Dataset items
From an optimization exercise on the open Yosys and OpenROAD flow, aimed at small area; shortcuts taken in it are not production practice.
Function was checked by simulation only, so behaviour that the tests miss may differ from the original.
Power figures rest on the tool's default switching activity, not on a simulated workload.

==> flow/design.v <==
module srcp (
  input  wire        clk,
  input  wire        rst,           
  input  wire        host_sel,
  input  wire        host_we,
  input  wire [5:0]  host_addr,
  input  wire [1:0]  host_size,
  input  wire [31:0] host_wdata,
  output reg  [31:0] host_rdata,
  output wire        host_err,
  output reg         gpio_req,
  output reg         gpio_we,
  output wire [31:0] gpio_addr,
  output wire [31:0] gpio_wdata,
  input  wire [31:0] gpio_rdata,
  input  wire        gpio_ack,
  input  wire [2:0]  grant,
  input  wire        sink_ok,
  output wire        evt_valid,
  output wire [15:0] evt_data,
  input  wire        evt_ready
);
  localparam [2:0] LS_UNCONFIGURED = 3'd0, LS_CONFIGURED = 3'd1,
                   LS_READY = 3'd2, LS_TORN_DOWN = 3'd3, LS_FAILED = 3'd4;
  localparam [3:0] S_IDLE  = 4'd0,
                   S_C_RD  = 4'd1,    
                   S_C_WR  = 4'd2,    
                   S_W1    = 4'd3,    
                   S_C27   = 4'd4,    
                   S_P_LEV = 4'd5,    
                   S_P_C17 = 4'd6,    
                   S_P_S17 = 4'd7,    
                   S_P_END = 4'd8,    
                   S_D     = 4'd9;    
  reg  [2:0]  lstate;
  reg  [3:0]  st;
  reg  [3:0]  idx;          
  reg  [28:0] dn;           
  wire [28:0] d = ~dn;
  reg  [15:0] rawn;         
  wire [15:0] raw = ~rawn;
  reg         raw_nz;       
  reg         raw_valid;
  reg  [4:0]  err;          
  reg  [31:0] errcmd;
  reg  [1:0]  ecm;          
  wire busy = (st != S_IDLE);
  wire cfgd = (lstate == LS_CONFIGURED) || (lstate == LS_READY);
  assign host_err = host_sel && ((host_size != 2'd2) || (host_addr[1:0] != 2'b00));
  wire host_ok   = host_sel && (host_size == 2'd2) && (host_addr[1:0] == 2'b00);
  wire cmd_wr    = host_ok && host_we && (host_addr[5:2] == 4'h0);
  wire status_wr = host_ok && host_we && (host_addr[5:2] == 4'h1);
  always @(*) begin
    case (host_addr[5:2])
      4'h1:    host_rdata = {19'b0, err[4:0], 3'b0, raw_valid, lstate, busy};
      4'h2:    host_rdata = {16'b0, raw & {16{raw_nz}}};
      4'h3:    host_rdata = 32'h0001_12E1;
      4'h4:    host_rdata = 32'h0019_0001;
      4'h5:    host_rdata = 32'h0000_0728;
      4'h6:    host_rdata = ecm[1] ? 32'h1 : (errcmd & {32{ecm[0]}});
      default: host_rdata = 32'h0000_0000;
    endcase
  end
  wire [3:0] w_op   = host_wdata[3:0];
  wire       w_well = (w_op <= 4'd6) && (host_wdata[15:4] == 12'h000) &&
                      ((host_wdata[31:16] == 16'h0000) || (w_op == 4'd5));
  reg        w_legal;
  always @(*) begin
    case (w_op)
      4'd1:    w_legal = (lstate != LS_FAILED);
      4'd2:    w_legal = cfgd;
      4'd3:    w_legal = (lstate == LS_READY);
      4'd4:    w_legal = cfgd && raw_valid;
      4'd5:    w_legal = cfgd;
      default: w_legal = 1'b1;
    endcase
  end
  wire cmd_err = cmd_wr && (busy || !w_well || !w_legal);
  wire accept  = cmd_wr && !busy && w_well && w_legal;
  wire [10:0] cnt  = d[26:16];
  wire        done = (cnt == 11'h711);
  wire        cfail = !cfgd && !(&grant && sink_ok);
  always @(*) begin
    case (st)
      S_C_RD:                    gpio_req = !cfail;
      S_C27:                     gpio_req = done | (idx[1:0] != 2'd0);
      S_P_LEV, S_P_S17:          gpio_req = done;
      S_IDLE, S_P_END, S_D:      gpio_req = 1'b0;
      default:                   gpio_req = 1'b1;
    endcase
  end
  always @(*) begin
    case (st)
      S_C_RD, S_P_LEV: gpio_we = 1'b0;
      default:         gpio_we = 1'b1;
    endcase
  end
  reg [3:0] a52;
  always @(*) begin
    case (st)
      S_C_RD, S_C_WR:            a52 = (idx[1:0] == 2'd0) ? 4'h1 : 4'h2;
      S_P_S17:                   a52 = 4'h7;    
      S_W1:                      a52 = idx[1] ? 4'hA : 4'h7;
      S_P_LEV:                   a52 = 4'hD;    
      default:                   a52 = 4'hA;    
    endcase
  end
  assign gpio_addr = {24'h202000, 2'b00, a52, 2'b00};
  wire pin17 = (st == S_W1 && idx[1:0] != 2'd0) || (st == S_P_C17) || (st == S_P_S17);
  wire cwr   = (st == S_C_WR);
  wire [31:0] pinword = {4'b0, ~cwr & ~pin17, 9'b0, pin17, 17'b0};
  wire [31:0] fword   = {d[28:21], idx[1] ? d[8:6] : 3'b001, d[20:9],
                         idx[1] ? 3'b000 : d[8:6], d[5:0]};
  assign gpio_wdata = (fword & {32{cwr}}) | pinword;
  wire acc = gpio_req && gpio_ack;
  wire ax    = idx[2] & ~idx[3];
  wire fin = idx[3] & idx[2];
  assign evt_valid = (st == S_D);
  assign evt_data  = {fin, ax, 2'b00, idx[3] & ~idx[2], ax, idx[1], idx[0],
                      6'b0, ax & d[0], ~fin & (d[0] | (ax & d[6]))};
  wire xfer = evt_valid && evt_ready;
  function [11:0] perm(input [15:0] r);
    perm = {r[7], r[5], r[11:8], r[6], r[4], r[3:0]};
  endfunction
  reg [3:0] st_n;
  always @(*) begin
    st_n = st;
    case (st)
      S_IDLE:
        if (accept)
          case (w_op)
            4'd1:    st_n = S_C_RD;
            4'd2,
            4'd3:    st_n = S_W1;
            4'd4,
            4'd5:    st_n = S_D;
            4'd6:    st_n = cfgd ? S_W1 : S_IDLE;
            default: st_n = S_IDLE;
          endcase
      S_C_RD:  if (cfail) st_n = S_IDLE; else if (acc) st_n = S_C_WR;
      S_C_WR:  if (acc) st_n = idx[1] ? S_IDLE : S_C_RD;
      S_W1:    if (acc) st_n = S_C27;
      S_C27:   if (acc) st_n = (idx[1:0] == 2'd0) ? S_P_LEV : S_IDLE;
      S_P_LEV: if (acc) st_n = S_P_C17;
      S_P_C17: if (acc) st_n = S_P_S17;
      S_P_S17: if (acc) st_n = (idx == 4'd15) ? S_P_END : S_P_LEV;
      S_P_END: if (done) st_n = S_IDLE;
      S_D:     if (xfer && fin) st_n = S_IDLE;
      default: st_n = S_IDLE;
    endcase
  end
  always @(posedge clk) begin
    if (rst) st <= S_IDLE;
    else     st <= st_n;
  end
  always @(posedge clk) begin
    if (accept)
      idx <= {2'b00, w_op == 4'd6, w_op == 4'd2};
    else if ((st == S_C_WR && acc) || (st == S_P_S17 && acc) || xfer)
      idx <= idx + 4'd1 + {3'b0, ax & (st == S_D)};
  end
  always @(posedge clk) begin
    if (st == S_C_RD && acc) begin
      dn <= ~({gpio_rdata[31:24], gpio_rdata[20:9],
            idx[1] ? gpio_rdata[23:21] : gpio_rdata[8:6], gpio_rdata[5:0]});
    end else begin
      if (accept && (w_op == 4'd4))
        dn[11:0] <= ~(perm(raw));
      else if (accept && (w_op == 4'd5))
        dn[11:0] <= ~(perm(host_wdata[31:16]));
      else if ((st == S_P_LEV && acc) || xfer)
        dn[15:0] <= ~({~gpio_rdata[22], d[15:1]});
      if (acc)
        dn[26:16] <= ~({1'b0, st == S_W1, 9'h100});
      else if (!done && st != S_C_WR)
        dn[26:16] <= ~({cnt[9:0], cnt[10] ^ cnt[8]});
    end
  end
  always @(posedge clk) begin
    if (rst) begin
      lstate    <= LS_UNCONFIGURED;
      raw_valid <= 1'b0;
      raw_nz    <= 1'b0;
      err       <= 5'b0;
      ecm       <= 2'd0;
    end else begin
      if (status_wr)
        err <= err & ~host_wdata[12:8];
      if (cmd_err) begin
        ecm <= 2'd1;
        if (busy)        err[3] <= 1'b1;
        else if (!w_well) err[2] <= 1'b1;
        else             err[4] <= 1'b1;
      end
      if (accept && w_op == 4'd6 && !cfgd) begin
        raw_valid <= 1'b0;
        lstate    <= LS_TORN_DOWN;
      end
      if (st == S_C_RD && cfail) begin
        lstate <= LS_FAILED;
        ecm    <= 2'd2;
        if (!(&grant)) err[0] <= 1'b1;
        else           err[1] <= 1'b1;
      end
      if (st == S_C_WR && acc && idx[1] && !cfgd)
        lstate <= LS_CONFIGURED;
      if (st == S_C27 && acc && idx[0])
        lstate <= LS_READY;
      if (st == S_C27 && acc && idx[1]) begin
        raw_valid <= 1'b0;
        lstate    <= LS_TORN_DOWN;
      end
      if (st == S_P_END && done) begin
        raw_valid <= 1'b1;
        raw_nz    <= 1'b1;
      end
    end
  end
  always @(posedge clk) begin
    if (cmd_err)
      errcmd <= host_wdata;
    if (st == S_P_END && done)
      rawn <= ~d[15:0];
  end
endmodule
Settings: LEC_CHECK=0, CAP_MARGIN=0, CORE_MARGIN=2, CORE_UTILIZATION=40, SLEW_MARGIN=0; clock period 10.0 ns.
standard.sh (not shown) runs the stock make flow with config.mk's settings and CLKGATE_MAP_FILE= SYNTH_SCRIPT=/design/flow/synth_recipe.tcl, a recipe that flattens the netlist after the stock synthesis.
==> flow/flow/run.sh <==
#!/bin/bash
# The standard layout (standard.sh), built with these changes:
# - synthesis runs the standard synthesis script unchanged, but ABC maps
#   the logic with an area-oriented script (flow/abc_area_map.script) in
#   place of ORFS's speed script; the registers are the standard ones;
# - the port buffers use the smallest buffer cell, buf_1;
# - the constant outputs share one tie cell instead of one tie cell each;
# - the clock tree uses clkbuf_8 buffers and no dummy balancing loads.
# Each step's full output is in synth.log and standard.log here.
set -euo pipefail
rm -rf scripts_area
cp -r "$FLOW_HOME/scripts" scripts_area
cp flow/abc_area_map.script scripts_area/abc_speed.script
export BUFFER_PORTS_ARGS="-buffer_cell sky130_fd_sc_hd__buf_1"
export SKIP_REPAIR_TIE_FANOUT=1
export CTS_ARGS="-sink_clustering_enable -repair_clock_nets -dont_use_dummy_load -buf_list {sky130_fd_sc_hd__clkbuf_8}"
SCRIPTS_DIR="$PWD/scripts_area" bash standard.sh synth > synth.log 2>&1
bash standard.sh > standard.log 2>&1
==> flow/flow/abc_area_map.script <==
&get -n
&st
&deepsyn -T 60
&dch -f
&nf -R 1000 -a
&put
topo
Edit:
--- a/flow/design.v
+++ b/flow/design.v
@@ -26,11 +26,15 @@
                    S_C_RD  = 4'd1,    
                    S_C_WR  = 4'd2,    
-                   S_W1    = 4'd3,    
-                   S_C27   = 4'd4,    
-                   S_P_LEV = 4'd5,    
-                   S_P_C17 = 4'd6,    
-                   S_P_S17 = 4'd7,    
-                   S_P_END = 4'd8,    
-                   S_D     = 4'd9;    
+                   S_I_S17 = 4'd3,    
+                   S_I_C27 = 4'd4,    
+                   S_T_C17 = 4'd5,    
+                   S_T_C27 = 4'd6,    
+                   S_P_S27 = 4'd7,    
+                   S_P_C27 = 4'd8,    
+                   S_P_LEV = 4'd9,    
+                   S_P_C17 = 4'd10,   
+                   S_P_S17 = 4'd11,   
+                   S_P_END = 4'd12,   
+                   S_D     = 4'd13;   
   reg  [2:0]  lstate;
   reg  [3:0]  st;
@@ -84,6 +88,5 @@
     case (st)
       S_C_RD:                    gpio_req = !cfail;
-      S_C27:                     gpio_req = done | (idx[1:0] != 2'd0);
-      S_P_LEV, S_P_S17:          gpio_req = done;
+      S_P_C27, S_P_LEV, S_P_S17: gpio_req = done;
       S_IDLE, S_P_END, S_D:      gpio_req = 1'b0;
       default:                   gpio_req = 1'b1;
@@ -100,6 +103,5 @@
     case (st)
       S_C_RD, S_C_WR:            a52 = (idx[1:0] == 2'd0) ? 4'h1 : 4'h2;
-      S_P_S17:                   a52 = 4'h7;    
-      S_W1:                      a52 = idx[1] ? 4'hA : 4'h7;
+      S_I_S17, S_P_S27, S_P_S17: a52 = 4'h7;    
       S_P_LEV:                   a52 = 4'hD;    
       default:                   a52 = 4'hA;    
@@ -107,5 +109,5 @@
   end
   assign gpio_addr = {24'h202000, 2'b00, a52, 2'b00};
-  wire pin17 = (st == S_W1 && idx[1:0] != 2'd0) || (st == S_P_C17) || (st == S_P_S17);
+  wire pin17 = (st == S_I_S17) || (st == S_T_C17) || (st == S_P_C17) || (st == S_P_S17);
   wire cwr   = (st == S_C_WR);
   wire [31:0] pinword = {4'b0, ~cwr & ~pin17, 9'b0, pin17, 17'b0};
@@ -131,15 +133,19 @@
           case (w_op)
             4'd1:    st_n = S_C_RD;
-            4'd2,
-            4'd3:    st_n = S_W1;
+            4'd2:    st_n = S_I_S17;
+            4'd3:    st_n = S_P_S27;
             4'd4,
             4'd5:    st_n = S_D;
-            4'd6:    st_n = cfgd ? S_W1 : S_IDLE;
+            4'd6:    st_n = cfgd ? S_T_C17 : S_IDLE;
             default: st_n = S_IDLE;
           endcase
       S_C_RD:  if (cfail) st_n = S_IDLE; else if (acc) st_n = S_C_WR;
       S_C_WR:  if (acc) st_n = idx[1] ? S_IDLE : S_C_RD;
-      S_W1:    if (acc) st_n = S_C27;
-      S_C27:   if (acc) st_n = (idx[1:0] == 2'd0) ? S_P_LEV : S_IDLE;
+      S_I_S17: if (acc) st_n = S_I_C27;
+      S_I_C27: if (acc) st_n = S_IDLE;
+      S_T_C17: if (acc) st_n = S_T_C27;
+      S_T_C27: if (acc) st_n = S_IDLE;
+      S_P_S27: if (acc) st_n = S_P_C27;
+      S_P_C27: if (acc) st_n = S_P_LEV;
       S_P_LEV: if (acc) st_n = S_P_C17;
       S_P_C17: if (acc) st_n = S_P_S17;
@@ -156,5 +162,5 @@
   always @(posedge clk) begin
     if (accept)
-      idx <= {2'b00, w_op == 4'd6, w_op == 4'd2};
+      idx <= 4'd0;
     else if ((st == S_C_WR && acc) || (st == S_P_S17 && acc) || xfer)
       idx <= idx + 4'd1 + {3'b0, ax & (st == S_D)};
@@ -172,5 +178,5 @@
         dn[15:0] <= ~({~gpio_rdata[22], d[15:1]});
       if (acc)
-        dn[26:16] <= ~({1'b0, st == S_W1, 9'h100});
+        dn[26:16] <= ~({1'b0, st == S_P_S27, 9'h100});
       else if (!done && st != S_C_WR)
         dn[26:16] <= ~({cnt[9:0], cnt[10] ^ cnt[8]});
@@ -205,7 +211,7 @@
       if (st == S_C_WR && acc && idx[1] && !cfgd)
         lstate <= LS_CONFIGURED;
-      if (st == S_C27 && acc && idx[0])
+      if (st == S_I_C27 && acc)
         lstate <= LS_READY;
-      if (st == S_C27 && acc && idx[1]) begin
+      if (st == S_T_C27 && acc) begin
         raw_valid <= 1'b0;
         lstate    <= LS_TORN_DOWN;
Outcome:
- The new run finished clean
- hold slack got worse by 0.019 ns
- global-route usage drops by 1.1 points
- core utilization rises by 0.21 points
- critical path depth rose by 3
- via count falls by 2.3%
- total power rises by 13%
- routed wire length falls by 3.9%
- clock-buffer cell count is unchanged
- cell area goes up by 0.45%
- non-clock buffer count stays the same
- clock skew rose by 0.0064 ns
- cell count went up by 1.3%

==> static timing again, ports no longer ideal <==
Ports are ideal in the flow. The routed layouts listed here were re-timed in OpenROAD.
Step 1 assumes that a clkbuf_16 drives the clock port and a buf_2 every other input.
Step 2 moves the port delays by t, midway between the first and last clock arrival at a register: inputs arrive t later, outputs are due t later. That takes back most of the time a late clock gives input paths.
Three values: ideal ports, drivers, drivers and shift; two values: the first two.
run | shift t [ns] | setup WS [ns] | cell pins on the clock port's net
the first run | 0.398 | 4.210 / 4.184 / 4.184 | 1
the second run | 0.382 | 4.177 / 4.153 / 4.153 | 1
After both steps setup and hold are still met in every run listed. For the first run, which loses most, drivers alone change the setup slack by -0.026 ns; drivers and shift together by -0.026 ns.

## WHAT THE EXERCISE ASKS
In the entries above, find each line with "xfer" and list it.

## EXERCISE RESPONSE
  wire xfer = evt_valid && evt_ready;
      S_D:     if (xfer && fin) st_n = S_IDLE;
    else if ((st == S_C_WR && acc) || (st == S_P_S17 && acc) || xfer)
      else if ((st == S_P_LEV && acc) || xfer)
     else if ((st == S_C_WR && acc) || (st == S_P_S17 && acc) || xfer)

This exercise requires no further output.